***** EXTRACTED ENTRIES *****
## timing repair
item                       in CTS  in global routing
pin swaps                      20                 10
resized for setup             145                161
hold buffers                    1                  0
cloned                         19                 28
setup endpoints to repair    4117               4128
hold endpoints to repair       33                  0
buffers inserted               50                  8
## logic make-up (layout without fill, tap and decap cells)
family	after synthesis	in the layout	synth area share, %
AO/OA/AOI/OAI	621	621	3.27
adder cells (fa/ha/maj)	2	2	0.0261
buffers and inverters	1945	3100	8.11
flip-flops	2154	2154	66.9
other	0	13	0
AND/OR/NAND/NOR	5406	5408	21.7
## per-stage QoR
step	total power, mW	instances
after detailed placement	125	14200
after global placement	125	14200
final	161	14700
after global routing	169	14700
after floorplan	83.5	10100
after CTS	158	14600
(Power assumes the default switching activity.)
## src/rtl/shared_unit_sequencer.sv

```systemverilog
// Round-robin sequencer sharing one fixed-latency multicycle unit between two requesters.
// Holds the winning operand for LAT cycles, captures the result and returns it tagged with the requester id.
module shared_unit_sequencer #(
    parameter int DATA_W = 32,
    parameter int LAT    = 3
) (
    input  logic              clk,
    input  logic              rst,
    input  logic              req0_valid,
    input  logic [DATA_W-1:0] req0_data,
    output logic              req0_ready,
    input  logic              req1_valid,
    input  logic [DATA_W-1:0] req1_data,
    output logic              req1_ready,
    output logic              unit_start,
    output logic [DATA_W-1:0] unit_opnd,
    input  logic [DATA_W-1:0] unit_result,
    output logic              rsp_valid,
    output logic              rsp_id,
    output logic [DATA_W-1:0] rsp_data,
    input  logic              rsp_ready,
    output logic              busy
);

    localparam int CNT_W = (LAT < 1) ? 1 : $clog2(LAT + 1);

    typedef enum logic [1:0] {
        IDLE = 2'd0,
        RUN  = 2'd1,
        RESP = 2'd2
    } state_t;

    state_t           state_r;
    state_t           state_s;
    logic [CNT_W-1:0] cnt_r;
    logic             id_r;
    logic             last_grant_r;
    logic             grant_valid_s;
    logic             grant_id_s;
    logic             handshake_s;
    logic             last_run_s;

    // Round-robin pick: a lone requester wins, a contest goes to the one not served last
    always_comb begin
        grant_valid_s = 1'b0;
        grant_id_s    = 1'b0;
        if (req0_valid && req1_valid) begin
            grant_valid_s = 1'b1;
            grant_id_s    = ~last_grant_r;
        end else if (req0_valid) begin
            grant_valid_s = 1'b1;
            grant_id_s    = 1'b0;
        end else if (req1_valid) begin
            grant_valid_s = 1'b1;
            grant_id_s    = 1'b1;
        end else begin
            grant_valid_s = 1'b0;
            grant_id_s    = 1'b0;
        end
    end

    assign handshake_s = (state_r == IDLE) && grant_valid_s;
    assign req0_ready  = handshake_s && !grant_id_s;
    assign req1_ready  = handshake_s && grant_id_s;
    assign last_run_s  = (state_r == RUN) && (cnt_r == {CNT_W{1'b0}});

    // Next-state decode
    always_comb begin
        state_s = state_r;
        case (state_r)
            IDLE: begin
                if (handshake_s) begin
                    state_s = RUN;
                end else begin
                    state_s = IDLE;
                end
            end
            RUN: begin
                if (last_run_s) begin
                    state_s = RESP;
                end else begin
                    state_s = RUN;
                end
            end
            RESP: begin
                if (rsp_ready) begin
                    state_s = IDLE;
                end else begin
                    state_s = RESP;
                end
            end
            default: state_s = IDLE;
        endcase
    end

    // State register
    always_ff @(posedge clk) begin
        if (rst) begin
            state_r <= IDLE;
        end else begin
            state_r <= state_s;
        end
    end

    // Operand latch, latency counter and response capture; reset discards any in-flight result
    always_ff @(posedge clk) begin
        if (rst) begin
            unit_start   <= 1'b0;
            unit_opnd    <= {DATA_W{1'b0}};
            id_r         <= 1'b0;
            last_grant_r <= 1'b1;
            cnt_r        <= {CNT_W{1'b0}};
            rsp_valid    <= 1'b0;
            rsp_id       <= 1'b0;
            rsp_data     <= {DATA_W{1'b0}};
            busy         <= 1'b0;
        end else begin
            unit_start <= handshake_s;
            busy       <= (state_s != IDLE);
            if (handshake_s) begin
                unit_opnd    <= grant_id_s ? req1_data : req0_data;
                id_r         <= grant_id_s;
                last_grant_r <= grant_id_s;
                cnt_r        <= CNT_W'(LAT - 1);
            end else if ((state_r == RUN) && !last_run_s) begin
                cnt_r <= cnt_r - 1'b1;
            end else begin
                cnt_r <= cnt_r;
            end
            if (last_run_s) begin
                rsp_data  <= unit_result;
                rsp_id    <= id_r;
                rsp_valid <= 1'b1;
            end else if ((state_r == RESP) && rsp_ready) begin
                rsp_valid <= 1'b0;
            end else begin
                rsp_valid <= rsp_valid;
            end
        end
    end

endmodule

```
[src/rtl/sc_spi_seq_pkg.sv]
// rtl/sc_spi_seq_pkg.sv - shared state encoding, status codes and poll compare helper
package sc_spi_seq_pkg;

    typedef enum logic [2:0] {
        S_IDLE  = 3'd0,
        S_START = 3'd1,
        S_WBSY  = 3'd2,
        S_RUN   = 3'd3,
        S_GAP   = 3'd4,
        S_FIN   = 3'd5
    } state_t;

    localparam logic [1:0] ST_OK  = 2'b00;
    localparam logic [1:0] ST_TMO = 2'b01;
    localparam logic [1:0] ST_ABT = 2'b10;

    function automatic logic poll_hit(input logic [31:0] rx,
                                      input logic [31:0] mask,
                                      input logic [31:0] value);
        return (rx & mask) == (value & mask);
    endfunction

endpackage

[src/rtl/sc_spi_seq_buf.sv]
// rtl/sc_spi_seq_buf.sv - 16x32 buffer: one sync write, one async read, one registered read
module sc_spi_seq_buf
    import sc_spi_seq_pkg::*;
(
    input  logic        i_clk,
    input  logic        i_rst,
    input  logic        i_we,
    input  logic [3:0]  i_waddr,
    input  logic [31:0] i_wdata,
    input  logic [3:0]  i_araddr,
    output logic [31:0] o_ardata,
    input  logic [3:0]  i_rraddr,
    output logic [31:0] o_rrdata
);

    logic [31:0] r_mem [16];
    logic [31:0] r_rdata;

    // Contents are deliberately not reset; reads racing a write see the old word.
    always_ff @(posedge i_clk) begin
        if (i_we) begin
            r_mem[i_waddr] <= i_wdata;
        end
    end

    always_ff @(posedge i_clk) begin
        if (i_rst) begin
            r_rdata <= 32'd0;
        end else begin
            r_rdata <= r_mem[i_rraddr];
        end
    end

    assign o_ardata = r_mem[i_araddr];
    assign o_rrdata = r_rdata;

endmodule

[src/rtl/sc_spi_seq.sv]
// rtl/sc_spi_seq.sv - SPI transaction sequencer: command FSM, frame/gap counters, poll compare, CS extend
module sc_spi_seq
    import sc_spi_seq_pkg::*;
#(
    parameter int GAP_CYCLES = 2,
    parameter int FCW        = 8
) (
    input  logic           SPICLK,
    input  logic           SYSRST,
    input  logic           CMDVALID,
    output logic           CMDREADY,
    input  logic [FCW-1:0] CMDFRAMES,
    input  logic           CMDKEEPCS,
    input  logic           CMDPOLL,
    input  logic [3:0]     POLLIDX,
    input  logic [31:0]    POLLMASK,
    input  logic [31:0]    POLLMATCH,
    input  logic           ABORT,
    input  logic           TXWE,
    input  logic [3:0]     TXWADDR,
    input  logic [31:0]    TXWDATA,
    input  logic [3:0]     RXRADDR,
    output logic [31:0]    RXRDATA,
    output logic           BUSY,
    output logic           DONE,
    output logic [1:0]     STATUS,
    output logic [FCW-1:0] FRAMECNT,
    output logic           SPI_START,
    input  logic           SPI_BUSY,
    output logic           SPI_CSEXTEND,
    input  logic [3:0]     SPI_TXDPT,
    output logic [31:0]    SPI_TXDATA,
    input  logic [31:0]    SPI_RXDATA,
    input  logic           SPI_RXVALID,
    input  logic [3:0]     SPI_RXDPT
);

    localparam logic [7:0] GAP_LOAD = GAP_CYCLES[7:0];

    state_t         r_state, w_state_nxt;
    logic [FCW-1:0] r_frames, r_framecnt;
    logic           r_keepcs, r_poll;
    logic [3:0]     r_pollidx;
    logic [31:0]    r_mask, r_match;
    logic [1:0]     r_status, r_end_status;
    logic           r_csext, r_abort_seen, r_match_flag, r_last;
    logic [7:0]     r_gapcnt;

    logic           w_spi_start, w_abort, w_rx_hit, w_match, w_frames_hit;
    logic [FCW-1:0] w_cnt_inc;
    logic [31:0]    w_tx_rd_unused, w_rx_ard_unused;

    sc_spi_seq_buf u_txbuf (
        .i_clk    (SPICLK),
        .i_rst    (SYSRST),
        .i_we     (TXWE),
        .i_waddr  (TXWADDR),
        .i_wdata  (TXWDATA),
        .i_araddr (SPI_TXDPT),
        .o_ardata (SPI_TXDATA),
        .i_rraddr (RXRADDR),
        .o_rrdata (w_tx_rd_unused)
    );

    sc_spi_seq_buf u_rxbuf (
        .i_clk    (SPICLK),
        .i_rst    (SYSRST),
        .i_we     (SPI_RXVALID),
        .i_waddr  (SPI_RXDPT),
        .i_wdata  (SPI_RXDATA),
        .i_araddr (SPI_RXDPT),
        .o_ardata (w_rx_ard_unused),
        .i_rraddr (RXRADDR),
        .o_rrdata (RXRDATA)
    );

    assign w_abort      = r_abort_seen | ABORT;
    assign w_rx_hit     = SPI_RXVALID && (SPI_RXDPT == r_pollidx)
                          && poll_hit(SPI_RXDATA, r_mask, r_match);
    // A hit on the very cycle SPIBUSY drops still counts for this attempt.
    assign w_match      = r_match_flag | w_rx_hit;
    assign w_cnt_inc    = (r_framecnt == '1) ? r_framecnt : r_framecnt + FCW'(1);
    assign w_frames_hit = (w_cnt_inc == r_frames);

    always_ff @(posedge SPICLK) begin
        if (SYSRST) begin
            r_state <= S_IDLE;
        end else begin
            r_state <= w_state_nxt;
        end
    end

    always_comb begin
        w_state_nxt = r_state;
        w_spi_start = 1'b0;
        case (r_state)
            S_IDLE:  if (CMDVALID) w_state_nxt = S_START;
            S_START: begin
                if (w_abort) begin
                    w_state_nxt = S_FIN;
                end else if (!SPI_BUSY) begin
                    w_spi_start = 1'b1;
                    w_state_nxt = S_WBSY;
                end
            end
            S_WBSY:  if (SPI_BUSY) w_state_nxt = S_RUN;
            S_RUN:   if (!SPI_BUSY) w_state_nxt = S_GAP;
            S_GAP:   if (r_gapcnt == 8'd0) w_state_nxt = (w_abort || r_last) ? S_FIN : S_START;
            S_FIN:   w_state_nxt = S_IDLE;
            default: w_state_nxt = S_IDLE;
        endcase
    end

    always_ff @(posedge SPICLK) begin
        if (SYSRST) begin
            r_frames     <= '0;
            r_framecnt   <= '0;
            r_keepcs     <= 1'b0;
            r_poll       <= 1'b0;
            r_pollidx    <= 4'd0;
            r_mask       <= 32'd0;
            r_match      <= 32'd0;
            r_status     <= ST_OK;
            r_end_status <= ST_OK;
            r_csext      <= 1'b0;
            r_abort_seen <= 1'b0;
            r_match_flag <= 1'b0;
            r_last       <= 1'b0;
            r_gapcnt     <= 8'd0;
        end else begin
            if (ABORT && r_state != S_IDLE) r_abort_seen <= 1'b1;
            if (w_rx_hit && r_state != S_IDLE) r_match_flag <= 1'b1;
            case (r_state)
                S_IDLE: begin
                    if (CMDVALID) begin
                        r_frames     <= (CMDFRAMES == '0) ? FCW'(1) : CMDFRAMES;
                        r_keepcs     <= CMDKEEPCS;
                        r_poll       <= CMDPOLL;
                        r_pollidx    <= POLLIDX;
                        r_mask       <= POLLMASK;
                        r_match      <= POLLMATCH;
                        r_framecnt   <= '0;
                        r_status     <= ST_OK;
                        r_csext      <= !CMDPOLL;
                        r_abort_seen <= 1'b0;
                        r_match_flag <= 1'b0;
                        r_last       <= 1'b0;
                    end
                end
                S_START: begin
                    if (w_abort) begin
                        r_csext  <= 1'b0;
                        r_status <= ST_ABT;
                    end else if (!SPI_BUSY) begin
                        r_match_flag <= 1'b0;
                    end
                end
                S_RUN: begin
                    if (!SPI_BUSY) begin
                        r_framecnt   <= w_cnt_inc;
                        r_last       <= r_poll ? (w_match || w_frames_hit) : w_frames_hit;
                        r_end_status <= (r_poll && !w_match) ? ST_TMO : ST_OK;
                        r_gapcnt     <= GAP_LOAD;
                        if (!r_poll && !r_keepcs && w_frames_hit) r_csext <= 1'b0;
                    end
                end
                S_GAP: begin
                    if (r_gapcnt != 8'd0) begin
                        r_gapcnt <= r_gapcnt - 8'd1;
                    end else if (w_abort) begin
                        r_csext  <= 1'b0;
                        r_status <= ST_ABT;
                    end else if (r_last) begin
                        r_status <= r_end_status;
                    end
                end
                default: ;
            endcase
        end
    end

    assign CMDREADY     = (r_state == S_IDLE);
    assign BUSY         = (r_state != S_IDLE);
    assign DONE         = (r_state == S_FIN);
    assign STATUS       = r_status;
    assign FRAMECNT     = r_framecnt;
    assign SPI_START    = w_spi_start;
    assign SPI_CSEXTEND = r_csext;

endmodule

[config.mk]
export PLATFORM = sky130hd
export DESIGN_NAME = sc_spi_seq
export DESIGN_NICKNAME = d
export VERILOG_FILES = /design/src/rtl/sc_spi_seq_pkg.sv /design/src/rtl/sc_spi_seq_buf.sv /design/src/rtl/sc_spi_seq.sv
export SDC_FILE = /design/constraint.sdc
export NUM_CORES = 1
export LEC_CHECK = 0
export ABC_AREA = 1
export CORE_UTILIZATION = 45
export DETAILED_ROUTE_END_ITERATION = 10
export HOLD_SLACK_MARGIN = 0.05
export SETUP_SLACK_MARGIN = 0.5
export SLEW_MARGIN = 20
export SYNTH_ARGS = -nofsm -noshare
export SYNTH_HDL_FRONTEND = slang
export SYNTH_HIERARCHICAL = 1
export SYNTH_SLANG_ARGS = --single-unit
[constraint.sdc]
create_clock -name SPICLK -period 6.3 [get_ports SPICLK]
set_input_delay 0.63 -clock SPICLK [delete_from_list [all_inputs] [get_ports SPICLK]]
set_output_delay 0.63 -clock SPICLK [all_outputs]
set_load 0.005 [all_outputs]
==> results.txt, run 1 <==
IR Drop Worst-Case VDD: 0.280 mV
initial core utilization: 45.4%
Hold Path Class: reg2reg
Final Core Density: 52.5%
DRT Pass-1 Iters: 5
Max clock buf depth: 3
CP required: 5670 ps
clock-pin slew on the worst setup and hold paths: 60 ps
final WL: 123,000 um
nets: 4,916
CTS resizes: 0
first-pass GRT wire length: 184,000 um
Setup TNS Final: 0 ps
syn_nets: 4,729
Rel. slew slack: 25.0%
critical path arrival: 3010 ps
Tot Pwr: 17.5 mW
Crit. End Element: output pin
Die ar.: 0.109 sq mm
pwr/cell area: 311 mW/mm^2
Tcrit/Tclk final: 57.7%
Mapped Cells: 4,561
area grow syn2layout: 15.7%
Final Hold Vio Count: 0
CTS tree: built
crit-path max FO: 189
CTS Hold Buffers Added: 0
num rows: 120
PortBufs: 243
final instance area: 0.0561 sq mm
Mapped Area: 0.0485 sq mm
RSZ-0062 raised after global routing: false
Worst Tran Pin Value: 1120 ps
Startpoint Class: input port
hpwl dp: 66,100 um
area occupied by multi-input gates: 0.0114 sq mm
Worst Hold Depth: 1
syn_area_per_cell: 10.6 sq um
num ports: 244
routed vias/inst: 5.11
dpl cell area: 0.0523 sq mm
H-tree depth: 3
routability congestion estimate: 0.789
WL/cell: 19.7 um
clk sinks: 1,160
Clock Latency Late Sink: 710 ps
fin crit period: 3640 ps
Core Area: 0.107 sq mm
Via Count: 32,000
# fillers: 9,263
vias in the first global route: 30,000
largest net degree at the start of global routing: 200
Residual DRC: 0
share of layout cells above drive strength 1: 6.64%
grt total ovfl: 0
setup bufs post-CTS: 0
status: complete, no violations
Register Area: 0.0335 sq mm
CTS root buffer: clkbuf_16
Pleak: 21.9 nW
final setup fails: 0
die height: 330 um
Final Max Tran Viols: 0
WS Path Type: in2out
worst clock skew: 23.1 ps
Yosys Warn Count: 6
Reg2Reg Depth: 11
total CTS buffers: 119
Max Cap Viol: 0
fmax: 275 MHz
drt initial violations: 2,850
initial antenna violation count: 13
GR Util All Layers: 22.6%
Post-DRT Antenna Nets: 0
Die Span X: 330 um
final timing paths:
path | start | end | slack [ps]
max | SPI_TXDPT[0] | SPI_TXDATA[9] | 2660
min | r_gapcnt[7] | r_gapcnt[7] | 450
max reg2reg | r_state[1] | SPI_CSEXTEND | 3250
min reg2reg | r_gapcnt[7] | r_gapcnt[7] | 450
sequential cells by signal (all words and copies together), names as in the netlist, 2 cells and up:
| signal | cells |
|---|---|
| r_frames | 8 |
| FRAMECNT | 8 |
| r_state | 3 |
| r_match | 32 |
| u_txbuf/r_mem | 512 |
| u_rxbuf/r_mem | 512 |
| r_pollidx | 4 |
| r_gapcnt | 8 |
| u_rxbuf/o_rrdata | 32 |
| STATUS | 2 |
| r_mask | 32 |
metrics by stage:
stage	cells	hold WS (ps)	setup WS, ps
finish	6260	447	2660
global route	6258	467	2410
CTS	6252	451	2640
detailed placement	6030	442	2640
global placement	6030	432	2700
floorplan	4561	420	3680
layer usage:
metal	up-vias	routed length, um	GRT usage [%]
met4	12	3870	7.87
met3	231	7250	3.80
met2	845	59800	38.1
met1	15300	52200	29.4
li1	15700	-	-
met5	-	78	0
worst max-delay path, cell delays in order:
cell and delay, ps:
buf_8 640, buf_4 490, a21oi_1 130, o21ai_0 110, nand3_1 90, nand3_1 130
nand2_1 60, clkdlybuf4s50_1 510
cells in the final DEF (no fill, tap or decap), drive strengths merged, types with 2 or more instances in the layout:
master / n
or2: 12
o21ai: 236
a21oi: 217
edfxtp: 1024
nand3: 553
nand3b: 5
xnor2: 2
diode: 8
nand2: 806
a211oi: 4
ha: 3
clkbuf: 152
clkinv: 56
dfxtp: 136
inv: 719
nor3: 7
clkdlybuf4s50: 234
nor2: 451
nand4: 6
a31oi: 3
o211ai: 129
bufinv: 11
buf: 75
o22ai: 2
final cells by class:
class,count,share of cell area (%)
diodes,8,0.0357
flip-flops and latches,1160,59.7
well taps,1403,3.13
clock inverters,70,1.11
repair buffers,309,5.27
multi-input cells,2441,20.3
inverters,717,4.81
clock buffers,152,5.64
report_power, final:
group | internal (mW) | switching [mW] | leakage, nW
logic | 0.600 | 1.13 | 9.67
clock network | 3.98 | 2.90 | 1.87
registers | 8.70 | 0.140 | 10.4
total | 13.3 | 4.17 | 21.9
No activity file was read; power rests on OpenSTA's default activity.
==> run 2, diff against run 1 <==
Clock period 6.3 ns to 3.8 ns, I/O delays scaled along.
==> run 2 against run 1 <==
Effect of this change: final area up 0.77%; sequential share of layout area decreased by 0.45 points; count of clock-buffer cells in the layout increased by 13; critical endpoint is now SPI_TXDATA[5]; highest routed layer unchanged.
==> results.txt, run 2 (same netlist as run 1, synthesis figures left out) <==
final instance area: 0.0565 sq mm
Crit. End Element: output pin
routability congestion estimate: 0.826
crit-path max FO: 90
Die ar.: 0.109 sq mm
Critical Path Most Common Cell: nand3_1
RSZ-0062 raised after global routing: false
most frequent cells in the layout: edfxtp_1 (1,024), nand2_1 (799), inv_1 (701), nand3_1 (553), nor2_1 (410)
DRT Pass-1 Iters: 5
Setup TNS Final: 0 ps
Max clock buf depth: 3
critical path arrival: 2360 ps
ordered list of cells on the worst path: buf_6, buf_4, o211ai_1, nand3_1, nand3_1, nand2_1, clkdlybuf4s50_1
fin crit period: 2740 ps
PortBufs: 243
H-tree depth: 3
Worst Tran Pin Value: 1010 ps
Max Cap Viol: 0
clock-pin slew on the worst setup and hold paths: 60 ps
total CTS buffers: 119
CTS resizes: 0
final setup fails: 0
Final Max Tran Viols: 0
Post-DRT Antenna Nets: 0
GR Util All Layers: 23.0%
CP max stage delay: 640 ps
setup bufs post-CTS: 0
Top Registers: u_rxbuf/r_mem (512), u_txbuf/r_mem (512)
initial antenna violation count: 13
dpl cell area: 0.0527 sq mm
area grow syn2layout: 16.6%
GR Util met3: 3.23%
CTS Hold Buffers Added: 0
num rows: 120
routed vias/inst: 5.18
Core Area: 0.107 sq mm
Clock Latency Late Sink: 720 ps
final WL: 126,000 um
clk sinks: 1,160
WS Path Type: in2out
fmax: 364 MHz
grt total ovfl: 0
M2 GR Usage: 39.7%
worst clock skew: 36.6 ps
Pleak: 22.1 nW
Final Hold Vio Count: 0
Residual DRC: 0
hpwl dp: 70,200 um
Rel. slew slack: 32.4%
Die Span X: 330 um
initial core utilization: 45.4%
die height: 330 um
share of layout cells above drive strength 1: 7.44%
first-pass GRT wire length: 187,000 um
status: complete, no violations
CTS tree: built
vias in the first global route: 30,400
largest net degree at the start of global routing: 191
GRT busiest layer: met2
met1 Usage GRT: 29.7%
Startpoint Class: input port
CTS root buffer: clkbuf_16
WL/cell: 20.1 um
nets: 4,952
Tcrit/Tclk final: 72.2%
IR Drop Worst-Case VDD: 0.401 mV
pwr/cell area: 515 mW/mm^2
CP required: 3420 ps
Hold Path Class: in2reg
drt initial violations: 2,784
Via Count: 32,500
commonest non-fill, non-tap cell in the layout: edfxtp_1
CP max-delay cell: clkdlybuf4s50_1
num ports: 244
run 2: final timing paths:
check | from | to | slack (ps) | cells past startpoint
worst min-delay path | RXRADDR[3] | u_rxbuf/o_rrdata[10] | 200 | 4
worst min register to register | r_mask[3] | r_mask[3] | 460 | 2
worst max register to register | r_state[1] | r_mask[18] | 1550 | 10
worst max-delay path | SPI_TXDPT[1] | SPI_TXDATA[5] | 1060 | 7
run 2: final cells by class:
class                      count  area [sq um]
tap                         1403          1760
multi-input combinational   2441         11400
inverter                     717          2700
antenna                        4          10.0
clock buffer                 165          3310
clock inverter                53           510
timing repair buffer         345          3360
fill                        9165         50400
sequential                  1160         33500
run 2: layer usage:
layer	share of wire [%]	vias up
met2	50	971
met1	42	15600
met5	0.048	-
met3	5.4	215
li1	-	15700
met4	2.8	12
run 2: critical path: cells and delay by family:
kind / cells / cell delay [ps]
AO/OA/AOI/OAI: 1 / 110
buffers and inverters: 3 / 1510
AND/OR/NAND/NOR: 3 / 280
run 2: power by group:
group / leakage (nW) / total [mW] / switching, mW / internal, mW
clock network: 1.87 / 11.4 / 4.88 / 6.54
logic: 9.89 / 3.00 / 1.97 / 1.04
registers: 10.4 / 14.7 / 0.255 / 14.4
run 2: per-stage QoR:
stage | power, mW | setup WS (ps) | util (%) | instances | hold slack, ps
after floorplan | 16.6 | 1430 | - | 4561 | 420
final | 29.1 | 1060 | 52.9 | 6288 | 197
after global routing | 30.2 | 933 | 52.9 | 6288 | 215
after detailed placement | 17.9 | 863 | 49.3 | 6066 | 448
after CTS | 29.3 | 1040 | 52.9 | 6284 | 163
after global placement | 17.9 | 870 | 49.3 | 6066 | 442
*****
● PROBLEM DETAILS: Going through the data above, return each line with the word "total".

● SOLUTION BELOW:
step	total power, mW	instances
grt total ovfl: 0
total CTS buffers: 119
total | 13.3 | 4.17 | 21.9
total CTS buffers: 119
grt total ovfl: 0
group / leakage (nW) / total [mW] / switching, mW / internal, mW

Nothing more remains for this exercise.